Popencu (Попенку; Попенки, Popenky, Попенки, Popenki) is a commune in the north of Transnistria, Moldova. It consists of four villages: Chirov (Кірове, Кирово), Popencu, Vladimirovca (Володимирівка, Владимировка) and Zăzuleni (Зозуляни, Зозуляны), and is part of the Rîbnița District.

==History==
Popenki, as it was known in Polish, was a private village of the Lubomirski family, administratively located in the Bracław County in the Bracław Voivodeship in the Lesser Poland Province of the Kingdom of Poland. Following the Second Partition of Poland, it was annexed by Russia. Later on, it was a possession of the Ostrowski, Czarnecki and Majewski families. In the late 19th century, it had a population of 638.

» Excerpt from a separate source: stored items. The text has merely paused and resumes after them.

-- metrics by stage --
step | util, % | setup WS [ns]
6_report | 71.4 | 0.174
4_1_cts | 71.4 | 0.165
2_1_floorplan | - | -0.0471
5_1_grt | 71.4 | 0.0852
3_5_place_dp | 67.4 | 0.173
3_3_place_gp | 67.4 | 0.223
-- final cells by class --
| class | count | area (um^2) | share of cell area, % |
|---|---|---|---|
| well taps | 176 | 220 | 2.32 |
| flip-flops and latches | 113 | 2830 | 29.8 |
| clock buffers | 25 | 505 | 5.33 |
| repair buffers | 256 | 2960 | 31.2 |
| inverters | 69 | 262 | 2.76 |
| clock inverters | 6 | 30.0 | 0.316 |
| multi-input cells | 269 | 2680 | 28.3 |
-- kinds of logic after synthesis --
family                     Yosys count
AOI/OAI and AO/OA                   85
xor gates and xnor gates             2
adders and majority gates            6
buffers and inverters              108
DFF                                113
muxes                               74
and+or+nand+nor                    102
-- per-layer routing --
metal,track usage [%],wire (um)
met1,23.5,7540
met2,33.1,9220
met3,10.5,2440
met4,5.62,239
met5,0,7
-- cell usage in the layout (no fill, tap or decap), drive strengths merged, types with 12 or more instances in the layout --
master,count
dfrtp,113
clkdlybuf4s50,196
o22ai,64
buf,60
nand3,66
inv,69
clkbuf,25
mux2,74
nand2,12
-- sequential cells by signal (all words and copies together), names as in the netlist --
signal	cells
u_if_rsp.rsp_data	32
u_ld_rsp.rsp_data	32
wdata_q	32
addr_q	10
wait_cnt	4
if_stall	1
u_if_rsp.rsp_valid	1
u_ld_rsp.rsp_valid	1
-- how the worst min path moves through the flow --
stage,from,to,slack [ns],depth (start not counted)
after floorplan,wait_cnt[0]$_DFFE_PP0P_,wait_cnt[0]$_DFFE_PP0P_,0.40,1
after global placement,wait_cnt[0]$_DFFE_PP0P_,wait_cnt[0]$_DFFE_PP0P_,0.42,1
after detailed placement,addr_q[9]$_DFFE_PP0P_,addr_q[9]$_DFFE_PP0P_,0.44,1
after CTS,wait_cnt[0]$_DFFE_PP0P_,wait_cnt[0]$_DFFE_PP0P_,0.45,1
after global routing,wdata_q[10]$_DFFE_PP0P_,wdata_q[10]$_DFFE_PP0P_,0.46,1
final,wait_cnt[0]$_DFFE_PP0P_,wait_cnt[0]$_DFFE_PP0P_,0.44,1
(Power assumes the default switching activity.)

In 1924, it became part of the Moldavian Autonomous Oblast, which was soon converted into the Moldavian Autonomous Soviet Socialist Republic, and the Moldavian Soviet Socialist Republic in 1940 during World War II. From 1941 to 1944, it was administered by Romania as part of the Transnistria Governorate.

According to the 2004 census, the population of the village was 2,676 inhabitants, of which 1,203 (44.95%) were Moldovans (Romanians), 995 (37.18%) Ukrainians and 412 (15.39%) Russians.

==Sights==
The village of Zăzuleni is the site of the Church of Paraskeva the Serbian.